Klaus Hennig

aus Wikipedia, der freien Enzyklopädie
Wechseln zu: Navigation, Suche

Klaus Hennig (* 27. Januar 1944 in Breslau) ist ein ehemaliger Judoka aus der Deutschen Demokratischen Republik (DDR). 1970 siegte er bei den Europameisterschaften.

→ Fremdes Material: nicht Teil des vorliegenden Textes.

### src/rtl/game_pkg.sv
// game_pkg: shared definitions for the ball-popping game flow controller.
//   GS_W            - width of the encoded game state
//   NUM_LIVES_DEF   - default number of lives at game start
//   NUM_LEVELS_DEF  - default number of levels to clear for victory
//   game_state_t    - encoded game screens (value seen on gameState)
package game_pkg;

  localparam int GS_W           = 3;
  localparam int NUM_LIVES_DEF  = 3;
  localparam int NUM_LEVELS_DEF = 4;

  typedef enum logic [GS_W-1:0] {
    GS_WELCOME   = 3'd0,
    GS_PLAY      = 3'd1,
    GS_PAUSE     = 3'd2,
    GS_LEVEL_UP  = 3'd3,
    GS_GAME_OVER = 3'd4,
    GS_VICTORY   = 3'd5
  } game_state_t;

endpackage

### src/rtl/edge_detect.sv
// edge_detect: one-flop rising-edge detector for a level key input.
//   clk    - system clock
//   resetN - asynchronous active-low reset
//   din    - level input (held = 1)
//   rise   - high in the first cycle din is seen high; a held key never retriggers
module edge_detect (
  input  logic clk,
  input  logic resetN,
  input  logic din,
  output logic rise
);

  logic prev_r;

  // Remember the previous cycle's key level
  always_ff @(posedge clk or negedge resetN) begin
    if (!resetN) begin
      prev_r <= 1'b0;
    end else begin
      prev_r <= din;
    end
  end

  assign rise = din & ~prev_r;

endmodule

### src/rtl/game_flow_controller.sv
// game_flow_controller: top-level game-flow FSM (welcome/play/pause/level-up/
// game-over/victory), tracking lives, level, invulnerability and the rope.
//   Inputs : clk, resetN, rightArrow, leftArrow, spaceBar, pauseKey (level keys),
//            col_player_ball, all_balls_popped, rope_done, playerX
//   Outputs: gameState, lives, level, playerMoveRight/Left, ropeDeploy (pulse),
//            levelStart (pulse), playerVisible, ballVisible, invulnerable, ropeX
module game_flow_controller
  import game_pkg::*;
#(
  parameter int NUM_LIVES     = NUM_LIVES_DEF,
  parameter int NUM_LEVELS    = NUM_LEVELS_DEF,
  parameter int INVULN_CYCLES = 50_000_000,
  parameter int LEVEL_DELAY   = 100_000_000,
  parameter int X_W           = 11
) (
  input  logic            clk,
  input  logic            resetN,
  input  logic            rightArrow,
  input  logic            leftArrow,
  input  logic            spaceBar,
  input  logic            pauseKey,
  input  logic            col_player_ball,
  input  logic            all_balls_popped,
  input  logic            rope_done,
  input  logic [X_W-1:0]  playerX,
  output logic [GS_W-1:0] gameState,
  output logic [2:0]      lives,
  output logic [3:0]      level,
  output logic            playerMoveRight,
  output logic            playerMoveLeft,
  output logic            ropeDeploy,
  output logic            levelStart,
  output logic            playerVisible,
  output logic            ballVisible,
  output logic            invulnerable,
  output logic [X_W-1:0]  ropeX
);

  localparam int INV_W = $clog2(INVULN_CYCLES + 1);
  localparam int DLY_W = $clog2(LEVEL_DELAY + 1);

  localparam logic [GS_W-1:0] S_WELCOME   = GS_WELCOME;
  localparam logic [GS_W-1:0] S_PLAY      = GS_PLAY;
  localparam logic [GS_W-1:0] S_PAUSE     = GS_PAUSE;
  localparam logic [GS_W-1:0] S_LEVEL_UP  = GS_LEVEL_UP;
  localparam logic [GS_W-1:0] S_GAME_OVER = GS_GAME_OVER;
  localparam logic [GS_W-1:0] S_VICTORY   = GS_VICTORY;

  logic [GS_W-1:0]  state_r,       state_s;
  logic [2:0]       lives_r,       lives_s;
  logic [3:0]       level_r,       level_s;
  logic [X_W-1:0]   rope_x_r,      rope_x_s;
  logic             rope_active_r, rope_active_s;
  logic [INV_W-1:0] inv_cnt_r,     inv_cnt_s;
  logic             inv_active_r,  inv_active_s;
  logic [DLY_W-1:0] dly_cnt_r,     dly_cnt_s;
  logic             rope_deploy_s, level_start_s;
  logic             space_edge_s,  pause_edge_s, col_edge_s, hit_s, blink_s;

  edge_detect u_space (.clk(clk), .resetN(resetN), .din(spaceBar),        .rise(space_edge_s));
  edge_detect u_pause (.clk(clk), .resetN(resetN), .din(pauseKey),        .rise(pause_edge_s));
  edge_detect u_col   (.clk(clk), .resetN(resetN), .din(col_player_ball), .rise(col_edge_s));

  // A collision only costs a life on a new contact outside the invulnerable window
  assign hit_s = col_edge_s & ~inv_active_r & (lives_r != 3'd0);

  // Next-state and datapath update, collision > balls popped > pause > space
  always_comb begin
    state_s       = state_r;
    lives_s       = lives_r;
    level_s       = level_r;
    rope_x_s      = rope_x_r;
    rope_active_s = rope_active_r & ~rope_done;
    inv_cnt_s     = inv_cnt_r;
    inv_active_s  = inv_active_r;
    dly_cnt_s     = dly_cnt_r;
    rope_deploy_s = 1'b0;
    level_start_s = 1'b0;
    case (state_r)
      S_WELCOME: begin
        if (space_edge_s) begin
          state_s       = S_PLAY;
          lives_s       = 3'(NUM_LIVES);
          level_s       = 4'd0;
          level_start_s = 1'b1;
          rope_active_s = 1'b0;
          inv_cnt_s     = INV_W'(0);
          inv_active_s  = 1'b0;
        end else begin
          state_s = S_WELCOME;
        end
      end
      S_PLAY: begin
        // The window covers counts INVULN_CYCLES-1 down to 0 inclusive
        if (inv_active_r) begin
          if (inv_cnt_r == INV_W'(0)) begin
            inv_active_s = 1'b0;
          end else begin
            inv_cnt_s = inv_cnt_r - INV_W'(1);
          end
        end else begin
          inv_active_s = 1'b0;
        end
        if (hit_s) begin
          lives_s = lives_r - 3'd1;
          if (lives_r == 3'd1) begin
            state_s      = S_GAME_OVER;
            inv_cnt_s    = INV_W'(0);
            inv_active_s = 1'b0;
          end else begin
            inv_cnt_s    = INV_W'(INVULN_CYCLES - 1);
            inv_active_s = 1'b1;
          end
        end else if (all_balls_popped) begin
          if (level_r == 4'(NUM_LEVELS - 1)) begin
            state_s = S_VICTORY;
          end else begin
            state_s       = S_LEVEL_UP;
            level_s       = level_r + 4'd1;
            dly_cnt_s     = DLY_W'(LEVEL_DELAY - 1);
            rope_active_s = 1'b0;
            inv_cnt_s     = INV_W'(0);
            inv_active_s  = 1'b0;
          end
        end else if (pause_edge_s) begin
          state_s = S_PAUSE;
        end else if (space_edge_s && !rope_active_r) begin
          rope_deploy_s = 1'b1;
          rope_x_s      = playerX;
          rope_active_s = 1'b1;
        end else begin
          state_s = S_PLAY;
        end
      end
      S_PAUSE: begin
        if (pause_edge_s) begin
          state_s = S_PLAY;
        end else begin
          state_s = S_PAUSE;
        end
      end
      S_LEVEL_UP: begin
        if (dly_cnt_r == DLY_W'(0)) begin
          state_s       = S_PLAY;
          level_start_s = 1'b1;
        end else begin
          dly_cnt_s = dly_cnt_r - DLY_W'(1);
        end
      end
      S_GAME_OVER, S_VICTORY: begin
        if (space_edge_s) begin
          state_s = S_WELCOME;
        end else begin
          state_s = state_r;
        end
      end
      default: begin
        state_s = S_WELCOME;
      end
    endcase
  end

  // Game state registers
  always_ff @(posedge clk or negedge resetN) begin
    if (!resetN) begin
      state_r       <= S_WELCOME;
      lives_r       <= 3'd0;
      level_r       <= 4'd0;
      rope_x_r      <= X_W'(0);
      rope_active_r <= 1'b0;
      inv_cnt_r     <= INV_W'(0);
      inv_active_r  <= 1'b0;
      dly_cnt_r     <= DLY_W'(0);
    end else begin
      state_r       <= state_s;
      lives_r       <= lives_s;
      level_r       <= level_s;
      rope_x_r      <= rope_x_s;
      rope_active_r <= rope_active_s;
      inv_cnt_r     <= inv_cnt_s;
      inv_active_r  <= inv_active_s;
      dly_cnt_r     <= dly_cnt_s;
    end
  end

  // Blink uses counter bit 22; short windows have no such bit and never blink
  generate
    if (INV_W > 22) begin : g_blink
      assign blink_s = inv_cnt_r[22];
    end else begin : g_no_blink
      assign blink_s = 1'b0;
    end
  endgenerate

  assign gameState       = state_r;
  assign lives           = lives_r;
  assign level           = level_r;
  assign ropeX           = rope_x_r;
  assign invulnerable    = inv_active_r;
  assign ropeDeploy      = rope_deploy_s;
  assign levelStart      = level_start_s;
  assign playerMoveRight = (state_r == S_PLAY) & rightArrow & ~leftArrow;
  assign playerMoveLeft  = (state_r == S_PLAY) & leftArrow & ~rightArrow;
  assign playerVisible   = ((state_r == S_PLAY) | (state_r == S_PAUSE)) &
                           (~inv_active_r | ~blink_s);
  assign ballVisible     = (state_r == S_PLAY) | (state_r == S_PAUSE) |
                           (state_r == S_LEVEL_UP);

endmodule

Hennig wuchs in Schwerin auf und wurde zum SC Dynamo Berlin delegiert, dort war er im Schwergewicht Nachfolger von Karl Nitz. Hennig gewann 1966 und 1967 denn DDR-Meistertitel im Schwergewicht. Nach der Auslagerung der Judoabteilung zum SC Dynamo Hoppegarten siegte der Schützling von Trainer Gerd Schneider von 1970 bis 1972 sowohl im Schwergewicht als auch in der Offenen Kategorie. 1966, 1967 und 1968 erhielt er bei den Europameisterschaften jeweils die Bronzemedaille in der Offenen Kategorie, 1967 erkämpfte er zusätzlich Bronze im Schwergewicht. Bei den Judo-Europameisterschaften 1970 in Ostberlin siegte Hennig im Finale gegen den Holländer Wim Ruska. 1972 erkämpfte sich Hennig eine weitere Bronzemedaille bei den Europameisterschaften in Voorburg. Bei den Olympischen Spielen 1972 in München schied Hennig im Schwergewicht gegen Klaus Glahn und in der Offenen Klasse gegen Angelo Parisi aus.

Hennig war gelernter Siebdrucker, als Angehöriger von Dynamo gehörte er dem Wachregiment Feliks Dzierzynski an, wo er Leutnant war. Nach der Wende war Hennig als Physiotherapeut tätig.